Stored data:
=== Section Start ===

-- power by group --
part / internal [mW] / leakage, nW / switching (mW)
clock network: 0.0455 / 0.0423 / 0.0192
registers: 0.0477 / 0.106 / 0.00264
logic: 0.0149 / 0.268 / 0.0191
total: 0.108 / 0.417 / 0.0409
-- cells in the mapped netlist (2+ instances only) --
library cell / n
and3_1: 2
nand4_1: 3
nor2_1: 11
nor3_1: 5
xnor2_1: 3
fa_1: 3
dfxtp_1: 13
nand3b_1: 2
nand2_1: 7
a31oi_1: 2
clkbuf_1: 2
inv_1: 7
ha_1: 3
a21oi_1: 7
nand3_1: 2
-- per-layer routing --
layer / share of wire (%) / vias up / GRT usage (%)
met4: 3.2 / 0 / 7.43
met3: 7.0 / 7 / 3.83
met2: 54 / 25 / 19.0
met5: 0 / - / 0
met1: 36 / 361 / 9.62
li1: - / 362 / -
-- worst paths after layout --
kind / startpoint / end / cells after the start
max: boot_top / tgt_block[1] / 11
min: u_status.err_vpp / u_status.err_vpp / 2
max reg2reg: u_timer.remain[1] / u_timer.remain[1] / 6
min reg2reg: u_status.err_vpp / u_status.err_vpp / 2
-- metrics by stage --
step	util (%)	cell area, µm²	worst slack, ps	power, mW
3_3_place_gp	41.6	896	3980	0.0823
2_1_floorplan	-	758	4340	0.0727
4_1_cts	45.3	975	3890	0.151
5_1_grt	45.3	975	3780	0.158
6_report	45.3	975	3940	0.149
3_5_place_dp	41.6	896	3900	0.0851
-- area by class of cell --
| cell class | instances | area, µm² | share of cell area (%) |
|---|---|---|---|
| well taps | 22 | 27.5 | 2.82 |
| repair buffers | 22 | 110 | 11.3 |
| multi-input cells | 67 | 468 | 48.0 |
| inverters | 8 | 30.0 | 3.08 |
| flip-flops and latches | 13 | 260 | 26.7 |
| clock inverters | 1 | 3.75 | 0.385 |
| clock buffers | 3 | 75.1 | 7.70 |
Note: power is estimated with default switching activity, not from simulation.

=== Section End ===

> [What to do]
For each line above that includes the word "cells", make a copy of that line.

> [Task answer]
-- cells in the mapped netlist (2+ instances only) --
kind / startpoint / end / cells after the start
| multi-input cells | 67 | 468 | 48.0 |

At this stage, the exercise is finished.